`config.mk`:
```
export PLATFORM = sky130hd
export DESIGN_NAME = als_spi_responder_flat
export DESIGN_NICKNAME = d
export VERILOG_FILES = /design/src/rtl/als_spi_if.sv /design/src/rtl/als_spi_responder.sv /design/src/flat_wrapper.sv
export SDC_FILE = /design/constraint.sdc
export NUM_CORES = 1
export LEC_CHECK = 0
export ABC_AREA = 0
export BUFFER_PORTS_ARGS = -buffer_cell sky130_fd_sc_hd__buf_4
export CELL_PAD_IN_SITES_DETAIL_PLACEMENT = 2
export CELL_PAD_IN_SITES_GLOBAL_PLACEMENT = 2
export CORE_MARGIN = 2
export CORE_UTILIZATION = 40
export CTS_BUF_LIST = sky130_fd_sc_hd__clkbuf_8 sky130_fd_sc_hd__clkbuf_16
export CTS_CLUSTER_DIAMETER = 150
export DETAILED_ROUTE_END_ITERATION = 10
export PLACE_DENSITY_LB_ADDON = 0.08
export SETUP_SLACK_MARGIN = 0.3
export SKIP_CTS_REPAIR_TIMING = 1
export SLEW_MARGIN = 20
export SYNTH_ARGS = -nofsm -noshare
export SYNTH_HDL_FRONTEND = slang
export SYNTH_SLANG_ARGS = --single-unit
```
`constraint.sdc`:
```
create_clock -name clk -period 2.28 [get_ports clk]
set_input_delay 0.342 -clock clk [delete_from_list [all_inputs] [get_ports clk]]
set_output_delay 0.342 -clock clk [all_outputs]
set_load 0.01 [all_outputs]
```
$ cat src/rtl/ps2_key_tracker.sv
// ps2_key_tracker: decodes PS/2 scan-code bytes (F0 break, E0 extended) into per-key held
// levels plus one-cycle press/release pulses; typematic repeats suppressed, stalled prefixes
// time out. Latency: final byte at edge N -> outputs visible in cycle N+1. No backpressure.
// Optional feature macro: KEY_TRACKER_EXT_EN (builds E0-extended handling, honours KEY_EXT).
//
// Ports:
//   CLOCK_50     in   system clock, rising edge
//   resetn       in   asynchronous active-low reset
//   ps2_byte     in   [7:0] received scan-code byte
//   ps2_byte_en  in   one-cycle strobe qualifying ps2_byte
//   key_held     out  [NUM_KEYS-1:0] level per tracked key
//   key_press    out  [NUM_KEYS-1:0] one-cycle pulse on held 0->1
//   key_release  out  [NUM_KEYS-1:0] one-cycle pulse on held 1->0
//   any_held     out  OR of key_held, registered alongside it
//   last_key     out  [IDX_W-1:0] index of most recently pressed key
//   protocol_err out  one-cycle pulse when a prefix sequence times out
module ps2_key_tracker #(
  parameter int                      NUM_KEYS       = 4,
  parameter logic [8*NUM_KEYS-1:0]   KEY_CODES      = {8'h1E, 8'h16, 8'h5A, 8'h29},
  parameter logic [NUM_KEYS-1:0]     KEY_EXT        = '0,
  parameter int                      TIMEOUT_CYCLES = 2_500_000,
  localparam int                     IDX_W          = (NUM_KEYS > 1) ? $clog2(NUM_KEYS) : 1
) (
  input  logic                CLOCK_50,
  input  logic                resetn,
  input  logic [7:0]          ps2_byte,
  input  logic                ps2_byte_en,
  output logic [NUM_KEYS-1:0] key_held,
  output logic [NUM_KEYS-1:0] key_press,
  output logic [NUM_KEYS-1:0] key_release,
  output logic                any_held,
  output logic [IDX_W-1:0]    last_key,
  output logic                protocol_err
);

  localparam int CNT_W = (TIMEOUT_CYCLES > 1) ? $clog2(TIMEOUT_CYCLES) : 1;

`ifdef KEY_TRACKER_EXT_EN
  typedef enum logic [1:0] {IDLE, GOT_E0, GOT_F0, GOT_E0F0} state_t;
  // Which KEY_EXT bits take part in matching.
  localparam logic [NUM_KEYS-1:0] EXT_MASK = '1;
`else
  typedef enum logic [0:0] {IDLE, GOT_F0} state_t;
  // Extended handling absent: every key matches as a base (ext=0) code.
  localparam logic [NUM_KEYS-1:0] EXT_MASK = '0;
`endif

  state_t               r_state;
  state_t               w_state_nxt;
  logic [CNT_W-1:0]     r_cnt;
  logic [NUM_KEYS-1:0]  r_held;
  logic [NUM_KEYS-1:0]  r_press;
  logic [NUM_KEYS-1:0]  r_release;
  logic                 r_any;
  logic [IDX_W-1:0]     r_last;
  logic                 r_perr;

  logic                 w_is_e0;
  logic                 w_is_f0;
  logic                 w_code_vld;
  logic                 w_brk;
  logic                 w_ext;
  logic                 w_timeout;
  logic [NUM_KEYS-1:0]  w_match;
  logic [NUM_KEYS-1:0]  w_held_nxt;
  logic [IDX_W-1:0]     w_low_idx;

  assign w_is_e0 = (ps2_byte == 8'hE0);
  assign w_is_f0 = (ps2_byte == 8'hF0);

  // A strobe in the same cycle always wins over the timeout.
  assign w_timeout = (TIMEOUT_CYCLES != 0) && (r_state != IDLE) && !ps2_byte_en &&
                     (r_cnt == CNT_W'(TIMEOUT_CYCLES - 1));

  // Next-state and byte classification.
  always_comb begin
    w_state_nxt = r_state;
    w_code_vld  = 1'b0;
    w_brk       = 1'b0;
    w_ext       = 1'b0;
    if (ps2_byte_en) begin
      if (w_is_e0) begin
`ifdef KEY_TRACKER_EXT_EN
        w_state_nxt = GOT_E0;
`else
        w_state_nxt = r_state;
`endif
      end else if (w_is_f0) begin
        case (r_state)
          IDLE:    w_state_nxt = GOT_F0;
`ifdef KEY_TRACKER_EXT_EN
          GOT_E0:  w_state_nxt = GOT_E0F0;
`endif
          default: w_state_nxt = r_state;
        endcase
      end else begin
        w_code_vld  = 1'b1;
        w_state_nxt = IDLE;
`ifdef KEY_TRACKER_EXT_EN
        w_brk = (r_state == GOT_F0) || (r_state == GOT_E0F0);
        w_ext = (r_state == GOT_E0) || (r_state == GOT_E0F0);
`else
        w_brk = (r_state == GOT_F0);
`endif
      end
    end else if (w_timeout) begin
      w_state_nxt = IDLE;
    end
  end

  // Key matching, next held vector and lowest-index priority encode.
  always_comb begin
    w_match   = '0;
    w_low_idx = '0;
    for (int i = 0; i < NUM_KEYS; i++) begin
      w_match[i] = (ps2_byte == KEY_CODES[8*i +: 8]) && (w_ext == (KEY_EXT[i] & EXT_MASK[i]));
    end
    for (int i = NUM_KEYS - 1; i >= 0; i--) begin
      if (w_match[i]) w_low_idx = IDX_W'(i);
    end
    w_held_nxt = r_held;
    if (w_code_vld) begin
      w_held_nxt = w_brk ? (r_held & ~w_match) : (r_held | w_match);
    end
  end

  always_ff @(posedge CLOCK_50 or negedge resetn) begin
    if (!resetn) begin
      r_state   <= IDLE;
      r_cnt     <= '0;
      r_held    <= '0;
      r_press   <= '0;
      r_release <= '0;
      r_any     <= 1'b0;
      r_last    <= '0;
      r_perr    <= 1'b0;
    end else begin
      r_state   <= w_state_nxt;
      r_held    <= w_held_nxt;
      r_press   <= w_held_nxt & ~r_held;
      r_release <= r_held & ~w_held_nxt;
      r_any     <= |w_held_nxt;
      r_perr    <= w_timeout;
      // Only a make that actually raises a held bit moves last_key.
      if (|(w_held_nxt & ~r_held)) r_last <= w_low_idx;
      if ((r_state == IDLE) || ps2_byte_en || w_timeout) r_cnt <= '0;
      else                                               r_cnt <= r_cnt + CNT_W'(1);
    end
  end

  assign key_held     = r_held;
  assign key_press    = r_press;
  assign key_release  = r_release;
  assign any_held     = r_any;
  assign last_key     = r_last;
  assign protocol_err = r_perr;

endmodule
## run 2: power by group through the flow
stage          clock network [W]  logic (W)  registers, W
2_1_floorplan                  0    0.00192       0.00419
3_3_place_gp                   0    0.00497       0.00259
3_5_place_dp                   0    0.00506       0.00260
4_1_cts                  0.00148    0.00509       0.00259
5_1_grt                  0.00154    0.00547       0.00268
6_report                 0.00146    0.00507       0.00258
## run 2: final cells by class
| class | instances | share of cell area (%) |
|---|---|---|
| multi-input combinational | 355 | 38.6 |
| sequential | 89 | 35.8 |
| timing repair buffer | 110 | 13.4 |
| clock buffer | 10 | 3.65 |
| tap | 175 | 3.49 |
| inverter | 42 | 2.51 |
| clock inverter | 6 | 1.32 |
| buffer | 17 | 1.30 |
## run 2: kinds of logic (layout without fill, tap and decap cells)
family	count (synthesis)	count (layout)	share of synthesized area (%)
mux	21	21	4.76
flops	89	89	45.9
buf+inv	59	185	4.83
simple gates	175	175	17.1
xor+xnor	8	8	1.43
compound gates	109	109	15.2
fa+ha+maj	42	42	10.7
**src/rtl/req_encoder_8to3_pkg.sv**
```systemverilog
// req_enc_pkg: shared types and defaults for the request encoder
package req_enc_pkg;
  typedef enum logic {IDLE, OFFER} req_enc_state_e;
  localparam int N_DEFAULT = 8;
endpackage

```
**src/rtl/req_encoder_8to3_if.sv**
```systemverilog
// req_encoder_8to3_if: request capture and code handshake bundle
interface req_encoder_8to3_if #(parameter int N = 8) ();
  localparam int W = $clog2(N);
  logic enable;
  logic [N-1:0] req_in;
  logic [W-1:0] code_out;
  logic code_valid;
  logic code_ready;
  logic [N-1:0] pending_out;
  logic overflow;
  modport master (output enable, req_in, code_ready, input code_out, code_valid, pending_out, overflow);
  modport slave (input enable, req_in, code_ready, output code_out, code_valid, pending_out, overflow);
endinterface

```
**src/rtl/req_encoder_8to3_pick.sv**
```systemverilog
// req_pick: combinational rotating- or fixed-priority picker over pending requests
module req_pick import req_enc_pkg::*; #(
  parameter int N = N_DEFAULT,
  parameter bit ROUND_ROBIN = 1,
  localparam int W = $clog2(N)
) (
  input logic [N-1:0] pending,
  input logic [W-1:0] last,
  output logic any,
  output logic [W-1:0] idx
);
  int j;
  always_comb begin
    any = |pending;
    idx = '0;
    j = 0;
    for (int k = N; k >= 1; k--) begin
      j = ROUND_ROBIN ? (int'(last) + k) % N : k - 1;
      if (pending[W'(j)]) idx = W'(j);
    end
  end
endmodule

```
**src/rtl/req_encoder_8to3.sv**
```systemverilog
// req_encoder_8to3: captures multi-hot requests and issues them one index at a time over valid/ready
module req_encoder_8to3 import req_enc_pkg::*; #(
  parameter int N = N_DEFAULT,
  parameter bit ROUND_ROBIN = 1
) (
  input logic clk,
  input logic rst_n,
  req_encoder_8to3_if.slave bus
);
  localparam int W = $clog2(N);
  req_enc_state_e state, state_nx;
  logic [N-1:0] pending, pending_nx, taken, cap, held;
  logic [W-1:0] code, code_nx, last, pick_last, pick_idx;
  logic valid, ovf, ovf_nx, pick_any, accept, load;
  assign accept = valid && bus.code_ready;
  assign pick_last = accept ? code : last;
  req_pick #(.N(N), .ROUND_ROBIN(ROUND_ROBIN)) u_pick (
    .pending(pending),
    .last(pick_last),
    .any(pick_any),
    .idx(pick_idx)
  );
  always_comb begin
    load = pick_any && (state == IDLE || accept);
    state_nx = load ? OFFER : accept ? IDLE : state;
    code_nx = load ? pick_idx : code;
    taken = load ? N'(1) << pick_idx : '0;
    cap = bus.enable ? bus.req_in : '0;
    held = (valid && !bus.code_ready) ? N'(1) << code : '0;
    pending_nx = (pending & ~taken) | cap;
    ovf_nx = |(cap & ((pending & ~taken) | held));
  end
  always_ff @(posedge clk or negedge rst_n) begin
    if (!rst_n) begin
      state <= IDLE;
      pending <= '0;
      code <= '0;
      valid <= 1'b0;
      ovf <= 1'b0;
      last <= W'(N - 1);
    end else begin
      state <= state_nx;
      pending <= pending_nx;
      code <= code_nx;
      valid <= state_nx == OFFER;
      ovf <= ovf_nx;
      last <= pick_last;
    end
  end
  assign bus.code_out = code;
  assign bus.code_valid = valid;
  assign bus.pending_out = pending;
  assign bus.overflow = ovf;
endmodule
```
**src/flat_wrapper.sv**
```systemverilog
// flat-port wrapper written by rule: the top's interface ports become plain ports
module req_encoder_8to3_flat import req_enc_pkg::*;
#(
  parameter int N = N_DEFAULT,
  parameter bit ROUND_ROBIN = 1
)
  (clk, rst_n, bus_enable, bus_req_in, bus_code_ready, bus_code_out, bus_code_valid, bus_pending_out, bus_overflow);
  req_encoder_8to3_if #(.N(N)) bus_i ();
  input logic clk;
  input logic rst_n;
  input wire logic [$bits(bus_i.enable)-1:0] bus_enable;
  input wire logic [$bits(bus_i.req_in)-1:0] bus_req_in;
  input wire logic [$bits(bus_i.code_ready)-1:0] bus_code_ready;
  output wire logic [$bits(bus_i.code_out)-1:0] bus_code_out;
  output wire logic [$bits(bus_i.code_valid)-1:0] bus_code_valid;
  output wire logic [$bits(bus_i.pending_out)-1:0] bus_pending_out;
  output wire logic [$bits(bus_i.overflow)-1:0] bus_overflow;
  assign bus_i.enable = bus_enable;
  assign bus_i.req_in = bus_req_in;
  assign bus_i.code_ready = bus_code_ready;
  assign bus_code_out = bus_i.code_out;
  assign bus_code_valid = bus_i.code_valid;
  assign bus_pending_out = bus_i.pending_out;
  assign bus_overflow = bus_i.overflow;
  req_encoder_8to3 #(.N(N), .ROUND_ROBIN(ROUND_ROBIN)) u_core (.clk(clk), .rst_n(rst_n), .bus(bus_i));
endmodule
```
**config.mk**
```make
export PLATFORM = sky130hd
export DESIGN_NAME = req_encoder_8to3_flat
export DESIGN_NICKNAME = d
export VERILOG_FILES = /design/src/rtl/req_encoder_8to3_pkg.sv /design/src/rtl/req_encoder_8to3_if.sv /design/src/rtl/req_encoder_8to3_pick.sv /design/src/rtl/req_encoder_8to3.sv /design/src/flat_wrapper.sv
export SDC_FILE = /design/constraint.sdc
export NUM_CORES = 1
export LEC_CHECK = 0
export CAP_MARGIN = 20
export CORE_MARGIN = 4
export CORE_UTILIZATION = 61
export DETAILED_ROUTE_END_ITERATION = 6
export PLACE_DENSITY = 0.86
export SETUP_SLACK_MARGIN = 0.4
export SKIP_LAST_GASP = 1
export SYNTH_ARGS = -nofsm -noshare
export SYNTH_HDL_FRONTEND = slang
export SYNTH_SLANG_ARGS = --single-unit
```
**constraint.sdc**
```tcl
create_clock -name clk -period 11.6 [get_ports clk]
set_input_delay 1.16 -clock clk [delete_from_list [all_inputs] [get_ports clk]]
set_output_delay 1.16 -clock clk [all_outputs]
set_load 0.01 [all_outputs]
```
## Word-level counts from Yosys, hierarchy flattened

Cells that the tools add are included.

- Shifts and indexed selects: 2
- Mux-type cells: 38
- Bitwise operators: 6
- Add/sub/neg operators: 8
- Reductions and logical operators: 8
- Order comparisons: 8

Operators with widths:

| cell | count |
|---|---|
| 3-bit by 5-bit less-than comparator with 1-bit output (second input constant) | 8 |
| 3-bit two-way mux | 9 |
| 1-bit binary-select mux with 3-bit select | 8 |
| 8-bit two-way mux | 3 |
| 1-bit two-way mux | 18 |
| 8-bit AND | 2 |
| 8-bit bitwise OR | 2 |
| 8-bit OR reduction | 2 |
| 1-bit by 3-bit << shifter with 8-bit output (first input constant) | 2 |
| 3-bit adder (second input constant) | 4 |
| 8-bit NOT | 1 |
| 3-bit by 1-bit adder with 3-bit output (second input constant) | 2 |
| 3-bit by 2-bit adder with 3-bit output (second input constant) | 2 |
| 1-bit logical AND | 3 |
| 2-bit nonzero test | 1 |
| 1-bit zero test | 1 |
| 1-bit logical OR | 1 |
| 1-bit NOT | 1 |

- Output and inout bits: 13
- Flip-flop bits (word level): 16
- Input bits: 12
- Logic and storage cells: 75

## Depth between registers and ports, before layout

Gate-level depths: netlist of the first run.

- Word-level depth: 21
- Gate-level depth with buffers: 19
- Depth with buffers taken out: 15

## Modules after synthesis

A second synthesis of the first run with hierarchy kept.

- Cells, all modules: 178
- Area total of the unflattened synthesis: 1685.4 um^2

Modules (own cells, without submodules):

| module | cells each | sequential area each (um^2) | area each (um^2) | times used |
|---|---|---|---|---|
| req_encoder_8to3 | 79 | 404.1 | 864.6 | 1 |
| req_pick | 99 | 0.0 | 820.8 | 1 |

## Least setup slack after synthesis of the first run

No wires, ideal clock.

- Path kind: input to register
- Start: input port bus_code_ready
- End: register u_core.ovf (netlist: u_core.bus.overflow)
- Stages: 18
- Data arrival time: 4.762 ns
- Path buffers: 3
- Data required time: 11.461 ns
- Library setup time: 0.139 ns
- Setup slack: 6.699 ns
- Path through: and3_1 > buf_2 > nor2_2 > inv_1 > clkbuf_1 > ha_1 > clkbuf_1 > mux2i_1 > o21ai_0 > and2_1 > a221o_1 > a2111oi_1 > o31ai_2 > nor2_4 > a31oi_1 > a31oi_1 > nor2b_1 > or4_1

- Longest elaborated chain between the ends: 21
- Elaborated cells on any way between the ends: 54
- Those cells by class: add/sub: 8; shift: 1; mux: 35; bitwise: 4; reduce/logical: 6

Ends and longest elaborated chain:

| what | line | source |
|---|---|---|
| start: declaration | flat_wrapper.sv:13 | `input wire logic [$bits(bus_i.code_ready)-1:0] bus_code_ready;` |
| 1-bit logical AND (*) | req_encoder_8to3.sv:15 | `assign accept = valid && bus.code_ready;` |
| 3-bit two-way mux (*) | req_encoder_8to3.sv:16 | `assign pick_last = accept ? code : last;` |
| named net u_core.pick_last[0] | req_encoder_8to3.sv:13 | `logic [W-1:0] code, code_nx, last, pick_last, pick_idx;` |
| 3-bit by 1-bit adder with 3-bit output | req_encoder_8to3_pick.sv:18 | `j = ROUND_ROBIN ? (int'(last) + k) % N : k - 1;` |
| 1-bit binary-select mux with 3-bit select | req_encoder_8to3_pick.sv:19 | `if (pending[W'(j)]) idx = W'(j);` |
| 1-bit two-way mux (not written as such) (2 in a row) | req_encoder_8to3_pick.sv:19 |  |
| 3-bit two-way mux (7 in a row) | req_encoder_8to3_pick.sv:19 |  |
| 3-bit two-way mux (*) | req_encoder_8to3_pick.sv:19 |  |
| 1-bit by 3-bit << shifter with 8-bit output (*) | req_encoder_8to3.sv:27 | `taken = load ? N'(1) << pick_idx : '0;` |
| 8-bit two-way mux (*) | req_encoder_8to3.sv:27 |  |
| 8-bit NOT (*) | req_encoder_8to3.sv:31 | `ovf_nx = \|(cap & ((pending & ~taken) \| held));` |
| 8-bit AND (*) | req_encoder_8to3.sv:31 |  |
| 8-bit bitwise OR (*) | req_encoder_8to3.sv:31 |  |
| 8-bit AND (*) | req_encoder_8to3.sv:31 |  |
| 8-bit OR reduction (*) | req_encoder_8to3.sv:31 |  |
| named net u_core.ovf_nx | req_encoder_8to3.sv:14 | `logic valid, ovf, ovf_nx, pick_any, accept, load;` |
| end signal: assignment | req_encoder_8to3.sv:46 | `ovf <= ovf_nx;` |
| end: declaration | req_encoder_8to3.sv:14 |  |

Mark *: on every way through the listed nets, which the timed path passes. The rest lies on a longest branch. The select of a mux whose other input is x is not followed.
A chain may end at the register's enable or synchronous reset.

## Final worst setup path of the first run

- Start: input port bus_code_ready
- End: register u_core.ovf (netlist: u_core.bus.overflow)

- Longest elaborated chain between the ends: 21
- Elaborated cells on any way between the ends: 54
- Those cells by class: add/sub: 8; shift: 1; mux: 35; bitwise: 4; reduce/logical: 6

Ends and longest elaborated chain:

| what | line |
|---|---|
| 1-bit logical AND | req_encoder_8to3.sv:15 |
| 3-bit two-way mux | req_encoder_8to3.sv:16 |
| 3-bit by 1-bit adder with 3-bit output | req_encoder_8to3_pick.sv:18 |
| 1-bit binary-select mux with 3-bit select | req_encoder_8to3_pick.sv:19 |
| 1-bit two-way mux (not written as such) (2 in a row) | req_encoder_8to3_pick.sv:19 |
| 3-bit two-way mux (8 in a row) | req_encoder_8to3_pick.sv:19 |
| 1-bit by 3-bit << shifter with 8-bit output | req_encoder_8to3.sv:27 |
| 8-bit two-way mux | req_encoder_8to3.sv:27 |
| 8-bit NOT | req_encoder_8to3.sv:31 |
| 8-bit AND | req_encoder_8to3.sv:31 |
| 8-bit bitwise OR (*) | req_encoder_8to3.sv:31 |
| 8-bit AND (*) | req_encoder_8to3.sv:31 |
| 8-bit OR reduction (*) | req_encoder_8to3.sv:31 |
| named net u_core.ovf_nx | req_encoder_8to3.sv:14 |

Marked as above.
$ cat config.mk
export PLATFORM = sky130hd
export DESIGN_NAME = mem_wb_stage
export DESIGN_NICKNAME = d
export VERILOG_FILES = /design/src/rtl/cpu_types_pkg.sv /design/src/rtl/mem_wb_stage.sv
export SDC_FILE = /design/constraint.sdc
export NUM_CORES = 1
export LEC_CHECK = 0
export ABC_AREA = 1
export ABC_CLOCK_PERIOD_IN_PS = 1400
export CAP_MARGIN = 20
export CORE_ASPECT_RATIO = 1.2
export CORE_MARGIN = 2
export CORE_UTILIZATION = 35
export CTS_CLUSTER_DIAMETER = 40
export DETAILED_ROUTE_END_ITERATION = 10
export GPL_TIMING_DRIVEN = 1
export HOLD_SLACK_MARGIN = 0.12
export PLACE_DENSITY = 0.71
export REMOVE_ABC_BUFFERS = 1
export SLEW_MARGIN = 25
export SYNTH_ARGS = -nofsm -noshare
export SYNTH_HDL_FRONTEND = slang
export SYNTH_SLANG_ARGS = --single-unit
export TNS_END_PERCENT = 20
$ cat constraint.sdc
create_clock -name CLK -period 1.4 [get_ports CLK]
set_clock_uncertainty 0.15 [all_clocks]
set_input_delay 0.28 -clock CLK [delete_from_list [all_inputs] [get_ports CLK]]
set_output_delay 0.28 -clock CLK [all_outputs]
set_load 0.02 [all_outputs]
### src/rtl/color_mixer_signed_stream_if.sv
// Stream bundle for the colour mixer: input beat (valid/ready, mode, tag,
// four packed signed colours) and output beat (valid/ready, colour, tag).
//   slave  : the mixer side (consumes s_*, produces m_*)
//   master : the producer/consumer around the mixer
interface color_mixer_signed_stream_if #(
  parameter int W          = 9,
  parameter int N          = 4,
  parameter int USER_WIDTH = 8
);

  logic                  s_valid;
  logic                  s_ready;
  logic [1:0]            s_mode;
  logic [USER_WIDTH-1:0] s_user;
  logic [N*W-1:0]        s_colorA;
  logic [N*W-1:0]        s_colorB;
  logic [N*W-1:0]        s_colorC;
  logic [N*W-1:0]        s_colorD;
  logic                  m_valid;
  logic                  m_ready;
  logic [N*W-1:0]        m_color;
  logic [USER_WIDTH-1:0] m_user;

  modport slave (
    input  s_valid, s_mode, s_user, s_colorA, s_colorB, s_colorC, s_colorD,
    input  m_ready,
    output s_ready, m_valid, m_color, m_user
  );

  modport master (
    output s_valid, s_mode, s_user, s_colorA, s_colorB, s_colorC, s_colorD,
    output m_ready,
    input  s_ready, m_valid, m_color, m_user
  );

endinterface

### src/rtl/color_mixer_signed_stream_lane.sv
// One sub-pixel of the mixer through both pipeline stages.
//   aclk, resetn : clock, async active-low reset
//   en1          : stage-1 load (products of the incoming beat)
//   en2          : stage-2 load (combine, bias, shift, clamp)
//   a, b, c, d   : signed sub-pixels of the incoming beat
//   mode         : mode of the beat held in stage 1
//   color        : saturated signed result (stage-2 register)
module color_mixer_lane
  import color_mixer_pkg::*;
#(
  parameter int W    = 9,
  parameter int BIAS = DEFAULT_BIAS(W)
) (
  input  logic                aclk,
  input  logic                resetn,
  input  logic                en1,
  input  logic                en2,
  input  logic signed [W-1:0] a,
  input  logic signed [W-1:0] b,
  input  logic signed [W-1:0] c,
  input  logic signed [W-1:0] d,
  input  mix_mode_e           mode,
  output logic signed [W-1:0] color
);

  localparam int PW = PROD_WIDTH(W);
  localparam int SW = SUM_WIDTH(W);
  localparam int F  = W - 1;

  localparam logic signed [SW-1:0] BIAS_S = SW'(BIAS);
  localparam logic signed [SW-1:0] MAX_S  = SW'((1 << (W - 1)) - 1);
  localparam logic signed [SW-1:0] MIN_S  = -MAX_S - SW'(1);

  logic signed [PW-1:0] p_ab, p_cd;
  logic signed [SW-1:0] ab_x, cd_x, sum, biased, t;
  logic signed [W-1:0]  sat;

  always_ff @(posedge aclk or negedge resetn) begin
    if (!resetn) begin
      p_ab <= '0;
      p_cd <= '0;
    end else if (en1) begin
      p_ab <= PW'(a) * PW'(b);
      p_cd <= PW'(c) * PW'(d);
    end
  end

  always_comb begin
    ab_x = SW'(p_ab);
    cd_x = SW'(p_cd);
    sum  = '0;
    case (mode)
      MIX_ADD:  sum = ab_x + cd_x;
      MIX_SUB:  sum = ab_x - cd_x;
      MIX_MUL:  sum = ab_x;
      MIX_RSUB: sum = cd_x - ab_x;
      default:  sum = '0;
    endcase
    biased = sum + BIAS_S;
    // Arithmetic shift rounds toward minus infinity; BIAS picks the rounding.
    t = biased >>> F;
    if (t > MAX_S)
      sat = {1'b0, {(W-1){1'b1}}};
    else if (t < MIN_S)
      sat = {1'b1, {(W-1){1'b0}}};
    else
      sat = t[W-1:0];
  end

  always_ff @(posedge aclk or negedge resetn) begin
    if (!resetn)
      color <= '0;
    else if (en2)
      color <= sat;
  end

endmodule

*REQUIREMENT*. Using the listing, filter for "import" and return the matching lines.

*SOLUTION TO THIS TASK*.
module req_pick import req_enc_pkg::*; #(
module req_encoder_8to3 import req_enc_pkg::*; #(
module req_encoder_8to3_flat import req_enc_pkg::*;
  import color_mixer_pkg::*;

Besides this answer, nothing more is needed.